Most studies of retrieval practice effects have required subjects to make overt responses during study, wherein subjects produce a response by writing, typing, or speaking (Smith, Roediger, & Karpicke, 2013). Some studies suggest that covert retrieval—where subjects mentally rehearse their response without physically producing it—is more beneficial than simply restudying (Izawa, 1976; Carpenter & Pashler, 2007; S. Kang, 2010; Putnam & Roediger, 2013). However, there are few studies that directly compare the effectiveness of overt and covert retrieval practice. Smith et al. (2013) compared overt and covert retrieval practice and found no difference in recall levels on a test shortly following study. In this chapter, we provide empirical evidence that a covert response modality can be more effective than the overt response modality on tests shortly after study, and that the apparent equivalence of the two is an artifact caused by controlling time per
143 trial. Though individual covert retrieval practice trials may be less effective than individual overt retrieval practice trials, they are faster and hence students can undergo substantially more trials in any fixed time window. This yields higher recall for short retention intervals and equivalent recall at longer retention intervals.

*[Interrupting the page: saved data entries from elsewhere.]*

[src/rtl/button_pulse_shaper_if.sv]
// Signal bundle between the raw pushbutton side and the debounced outputs.
// The shaper takes the slave modport; the stimulus side (pin driver / consumer) takes master.
interface button_pulse_shaper_if #(
  parameter int CNT_W = 8
);
  logic             btn_n_in;
  logic             btn_pulse;
  logic             btn_level;
  logic [CNT_W-1:0] press_count;

  modport master (
    output btn_n_in,
    input  btn_pulse,
    input  btn_level,
    input  press_count
  );

  modport slave (
    input  btn_n_in,
    output btn_pulse,
    output btn_level,
    output press_count
  );
endinterface

[src/rtl/button_pulse_shaper.sv]
// Synchronises and debounces an active-low pushbutton; one pulse per accepted press.
// Define BUTTON_AUTOREPEAT_EN to build the auto-repeat counter (pulse every REPEAT_CYCLES while held).
module button_pulse_shaper #(
  parameter int DEBOUNCE_CYCLES = 4,
  parameter int REPEAT_CYCLES   = 16,
  parameter int CNT_W           = 8
) (
  input logic                  clk,
  input logic                  rst,
  button_pulse_shaper_if.slave bus
);

  localparam int DB_W = (DEBOUNCE_CYCLES > 1) ? $clog2(DEBOUNCE_CYCLES) : 1;
  localparam logic [DB_W-1:0] DB_LAST = DB_W'(DEBOUNCE_CYCLES - 1);

  typedef enum logic [1:0] {IDLE, PRESS_WAIT, HELD, RELEASE_WAIT} state_e;

  state_e           state_q, state_d;
  logic             s1_q, s2_q;
  logic [DB_W-1:0]  cnt_q, cnt_d;
  logic             pulse_q, pulse_d;
  logic             level_q, level_d;
  logic [CNT_W-1:0] count_q, count_d;
  logic             accept, release_done, rep_fire;

`ifdef BUTTON_AUTOREPEAT_EN
  localparam int RP_W = (REPEAT_CYCLES > 1) ? $clog2(REPEAT_CYCLES) : 1;
  localparam logic [RP_W-1:0] RP_LAST = RP_W'(REPEAT_CYCLES - 1);
  logic [RP_W-1:0] rep_q, rep_d;
  logic            rep_hit;
  assign rep_hit  = (rep_q == RP_LAST);
  assign rep_fire = (state_q == HELD) && !s2_q && rep_hit;
`else
  assign rep_fire = 1'b0;
`endif

  // State register, synchroniser and registered outputs
  always_ff @(posedge clk) begin
    if (rst) begin
      s1_q    <= 1'b1;
      s2_q    <= 1'b1;
      state_q <= IDLE;
      cnt_q   <= '0;
      pulse_q <= 1'b0;
      level_q <= 1'b0;
      count_q <= '0;
`ifdef BUTTON_AUTOREPEAT_EN
      rep_q   <= '0;
`endif
    end else begin
      s1_q    <= bus.btn_n_in;
      s2_q    <= s1_q;
      state_q <= state_d;
      cnt_q   <= cnt_d;
      pulse_q <= pulse_d;
      level_q <= level_d;
      count_q <= count_d;
`ifdef BUTTON_AUTOREPEAT_EN
      rep_q   <= rep_d;
`endif
    end
  end

  // Next-state logic
  always_comb begin
    state_d = state_q;
    cnt_d   = cnt_q;
`ifdef BUTTON_AUTOREPEAT_EN
    rep_d   = rep_q;
`endif
    case (state_q)
      IDLE: begin
        if (!s2_q) begin
          state_d = PRESS_WAIT;
          cnt_d   = '0;
        end
      end
      PRESS_WAIT: begin
        if (s2_q) begin
          state_d = IDLE;
        end else if (cnt_q == DB_LAST) begin
          state_d = HELD;
`ifdef BUTTON_AUTOREPEAT_EN
          rep_d   = '0;
`endif
        end else begin
          cnt_d = cnt_q + 1'b1;
        end
      end
      HELD: begin
        if (s2_q) begin
          state_d = RELEASE_WAIT;
          cnt_d   = '0;
        end
`ifdef BUTTON_AUTOREPEAT_EN
        else if (rep_hit) rep_d = '0;
        else              rep_d = rep_q + 1'b1;
`endif
      end
      RELEASE_WAIT: begin
        // Low again before the release is accepted: a bounce, not a new press
        if (!s2_q) begin
          state_d = HELD;
`ifdef BUTTON_AUTOREPEAT_EN
          rep_d   = '0;
`endif
        end else if (cnt_q == DB_LAST) begin
          state_d = IDLE;
        end else begin
          cnt_d = cnt_q + 1'b1;
        end
      end
      default: state_d = IDLE;
    endcase
  end

  // Output logic (feeds the output registers)
  always_comb begin
    accept       = (state_q == PRESS_WAIT) && !s2_q && (cnt_q == DB_LAST);
    release_done = (state_q == RELEASE_WAIT) && s2_q && (cnt_q == DB_LAST);
    pulse_d      = accept | rep_fire;
    level_d      = level_q;
    if (accept)       level_d = 1'b1;
    if (release_done) level_d = 1'b0;
    count_d      = count_q + CNT_W'(pulse_d);
  end

  assign bus.btn_pulse   = pulse_q;
  assign bus.btn_level   = level_q;
  assign bus.press_count = count_q;

endmodule
[src/flat_wrapper.sv]
// flat-port wrapper written by rule: the top's interface ports become plain ports
module button_pulse_shaper_flat 
#(
  parameter int DEBOUNCE_CYCLES = 4,
  parameter int REPEAT_CYCLES   = 16,
  parameter int CNT_W           = 8
)
  (clk, rst, bus_btn_n_in, bus_btn_pulse, bus_btn_level, bus_press_count);
  button_pulse_shaper_if #(.CNT_W(CNT_W)) bus_i ();
  input logic clk;
  input logic rst;
  input wire logic [$bits(bus_i.btn_n_in)-1:0] bus_btn_n_in;
  output wire logic [$bits(bus_i.btn_pulse)-1:0] bus_btn_pulse;
  output wire logic [$bits(bus_i.btn_level)-1:0] bus_btn_level;
  output wire logic [$bits(bus_i.press_count)-1:0] bus_press_count;
  assign bus_i.btn_n_in = bus_btn_n_in;
  assign bus_btn_pulse = bus_i.btn_pulse;
  assign bus_btn_level = bus_i.btn_level;
  assign bus_press_count = bus_i.press_count;
  button_pulse_shaper #(.DEBOUNCE_CYCLES(DEBOUNCE_CYCLES), .REPEAT_CYCLES(REPEAT_CYCLES), .CNT_W(CNT_W)) u_core (.clk(clk), .rst(rst), .bus(bus_i));
endmodule
[config.mk]
export PLATFORM = sky130hd
export DESIGN_NAME = button_pulse_shaper_flat
export DESIGN_NICKNAME = d
export VERILOG_FILES = /design/src/rtl/button_pulse_shaper_if.sv /design/src/rtl/button_pulse_shaper.sv /design/src/flat_wrapper.sv
export SDC_FILE = /design/constraint.sdc
export NUM_CORES = 1
export LEC_CHECK = 0
export ABC_AREA = 1
export BUFFER_PORTS_ARGS = -buffer_cell sky130_fd_sc_hd__buf_4
export CORE_MARGIN = 2
export CORE_UTILIZATION = 50
export CTS_CLUSTER_SIZE = 28
export DETAILED_ROUTE_END_ITERATION = 7
export GPL_TIMING_DRIVEN = 0
export PLACE_DENSITY = 0.73
export SLEW_MARGIN = 20
export SYNTH_ARGS = -nofsm -noshare
export SYNTH_HDL_FRONTEND = slang
export SYNTH_SLANG_ARGS = --single-unit
[constraint.sdc]
create_clock -name clk -period 3.7 [get_ports clk]
set_clock_uncertainty 0.15 [all_clocks]
set_input_delay 0.185 -clock clk [delete_from_list [all_inputs] [get_ports clk]]
set_output_delay 0.185 -clock clk [all_outputs]
set_load 0.03 [all_outputs]
==> results_dict.tcl <==
set metrics [dict create \
    syn_area_um2 687 \
    grtUsageTotal 0.153 \
    vias_per_cell 4.49 \
    pwr_density_cell_nw_per_um2 338 \
    synth_area_leaders "dfxtp_1 47%, nand2_1 9.3%, nor2_1 7.1%" \
    num_antenna_cells 0 \
    final_hold_viol_count 0 \
    synth_compound_area_frac 0.0364 \
    synth_top_family_by_area "simple AND/OR/NAND/NOR gates" \
    synth_mux_area_frac 0 \
    syn_to_final_growth_pct 20.6 \
    ff2ff_path_depth 10 \
    clock_path_buffers 2 \
    die_y_um 41.1 \
    ir_drop_mv 0.229 \
    p_leak_nw 0.388 \
    cp-end-kind "flip-flop" \
    rows 13 \
    synthAdderAreaFrac 0.0546 \
    min_to "u_core.cnt_q[0]$_SDFFE_PP0P_" \
    synth.avg_cell_area_um2 8.08 \
    clock_sinks 16 \
    drt-wirelength-per-cell_um 9.52 \
    synthesis.yosys.warnings 0 \
    htree_levels 1 \
    drt-total-wl_um 1100 \
    syn_inst 85 \
    gp_congestion 0.740 \
    reg2reg_setup_slack_ps 1890 \
    rsz0062_at_grt "false" \
    io_pins 13 \
    nFillCells 116 \
    cts.repair.resized 0 \
    startpoint "u_core.cnt_q[0]$_SDFFE_PP0P_" \
    setup_tns_ps 0 \
    ctsRootBufferMaster "clkbuf_4" \
    ys_seq_area_frac 0.466 \
    worst_hold_path.num_cells 4 \
    hold_slack_ps 70.8 \
    synth_xor_xnor_area_share 0.0383 \
    slew_viol_final 0 \
    syn_nets 91 \
    ys_seq_elements 16 \
    drv_cap 0 \
    synth_simple_gate_area_frac 0.348 \
    r2r-start "u_core.cnt_q[0]$_SDFFE_PP0P_" \
    nets 109 \
    clock_latency_ps 280 \
    max_stage_delay_ps 350 \
    power.total_mw 0.280 \
    fmax_mhz 553 \
    crit_slowest_cell "dfxtp_1" \
    path_class "flip-flop to flip-flop" \
    min_path_type "primary input to flip-flop" \
    grt_pass1_wl_um 1680 \
    first_pass_iters 2 \
    antenna_found_initial 0 \
    yosysTopAreaCellShare 0.466 \
    final_area_um2 828 \
    io_buffers 12 \
    setup_ws_ps 1890 \
    drive_above_1_share 0.267 \
    first_iter_violations 7 \
    critPathLaunchType "flip-flop" \
    yosysTopAreaCell "dfxtp_1" \
    cts_setup_buffers 0 \
    core-area_um2 1280 \
    post-route-period-util 0.489 \
    clkTransAtPathRegs_ps 90 \
    post-place-ws_ps 1900 \
    rr_endpoint "u_core.bus.press_count[6]$_SDFF_PP0_" \
    hold_start "rst" \
    drc 0 \
    grt-ovfl-total 0 \
    start_util 0.535 \
    die_w_um 41.1 \
    period_needed_ps 1810 \
    required_ps 3730 \
    dp_hpwl_um 800 \
    num_vias 521 \
    ant_nets 0 \
    placed_area_um2 796 \
    setup_violations 0 \
    synth.distinct_cells 20 \
    worst_pin_slew_ps 211 \
    max_slew_margin 0.858 \
    grt_pass1_vias 393 \
    status "completed" \
    cts_tree "done" \
    die_area_um2 1690 \
    crit_path_frequent_cell "ha_1" \
    path_cells "ha_1, nand2_4, nor2_4, ha_1, ha_1, nand3_2, nor2_2, nand2_1, nand2_1, nor2_1" \
    critPathMaxFanout 8 \
    grt_max_degree 11 \
    cts_buffers 3 \
    cp.arrival_ps 1840 \
]
==> worst max path at each step <==
stage                                      endpoint  slack (ps)  cells after the start
6_report       u_core.bus.press_count[6]$_SDFF_PP0_        1890                     10
5_1_grt        u_core.bus.press_count[6]$_SDFF_PP0_        1770                     10
2_1_floorplan  u_core.bus.press_count[6]$_SDFF_PP0_        2010                     10
3_5_place_dp   u_core.bus.press_count[6]$_SDFF_PP0_        1900                     10
3_3_place_gp   u_core.bus.press_count[6]$_SDFF_PP0_        1920                     10
4_1_cts        u_core.bus.press_count[6]$_SDFF_PP0_        1880                     10
==> layout by cell type, fill, tap and decap left out, types with 3 or more instances in the layout <==
cell type and instances:
buf_4 12, ha_1 3, inv_1 7, nor2_2 3
nor2_1 13, dfxtp_1 16, nand2_1 17, nand3_1 5
clkbuf_4 3, a21oi_1 3
==> state kept, by name, summed over array words and instances (netlist names), named ones only <==
| register | count |
|---|---|
| u_core.bus.btn_level | 1 |
| u_core.bus.btn_pulse | 1 |
| u_core.bus.press_count | 8 |
| u_core.cnt_q | 2 |
| u_core.s1_q | 1 |
| u_core.s2_q | 1 |
| u_core.state_q | 1 |
==> where the power goes <==
part	switching, mW	internal (mW)	total, mW
clock network	0.0517	0.0377	0.0893
registers	0.00145	0.174	0.176
logic	0.00833	0.00625	0.0146
==> kinds of logic after synthesis <==
family,Yosys count
AOI/OAI and AO/OA,5
xor gates and xnor gates,3
adders and majority gates,3
buffers and inverters,10
DFF,16
and+or+nand+nor,48
==> Yosys cell counts <==
library cell,count
inv_2,2
nand3_1,5
nor2_1,13
inv_1,7
a21oi_1,3
nor2_2,3
or2_1,2
nor3_1,2
dfxtp_1,16
buf_2,1
nand2_2,1
nand3_2,2
nor2_4,1
nand2_4,2
o21ai_0,1
nand2_1,17
ha_1,3
xor2_1,2
o21ai_1,1
xnor2_1,1
==> layer usage <==
metal	routed length [um]	up-vias	global-route usage
li1	-	297	-
met1	625	215	0.232
met2	430	7	0.199
met3	35	2	0.0326
met4	12	0	0.0750
met5	0	-	0
==> worst max-delay path, delay by kind of cell, from the launching register on <==
kind / cells / cell delay (ps)
adder cells (fa/ha/maj): 3 / 630
flip-flops: 1 / 350
AND/OR/NAND/NOR: 7 / 580
==> area by class of cell <==
cell class | instances | area [um^2] | area share
tap | 15 | 18.8 | 0.0227
inverter | 9 | 33.8 | 0.0408
clock buffer | 3 | 22.5 | 0.0272
multi-input combinational | 59 | 328 | 0.396
sequential | 16 | 320 | 0.387
buffer | 1 | 5.00 | 0.00604
timing repair buffer | 13 | 100 | 0.121
==> repair_timing <==
item                                    in CTS  in global routing
hold buffers                                 1                  0
endpoints found under the hold margin        1                  0
endpoints found under the setup margin       0                  0
==> per-stage QoR <==
stage / std cells / util
3_3_place_gp: 112 / 0.619
6_report: 116 / 0.645
5_1_grt: 116 / 0.645
2_1_floorplan: 85 / -
4_1_cts: 116 / 0.645
3_5_place_dp: 112 / 0.619
Power figures use the tool's default switching activity.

6.1 Experiment 1: Constant time per trial
Experiment 1 was a two-session experiment that used a between-subjects design to compare the efficacy of covert and overt retrieval practice study on foreign language vocabulary when time per trial is held constant. A within-subject condition varied the heuristic for determining which vocabulary item to present next to a subject during study. The first session of the experiment was divided into two blocks, one per scheduling heuristic. Within each block, students had an initial presentation of the material followed by 10 minutes of retrieval practice study. They then had a test on a random subset of the material after a 10 minute retention interval filled with a distracting task. The second session of the experiment occurred 48 hours later and tested students on all the remaining material.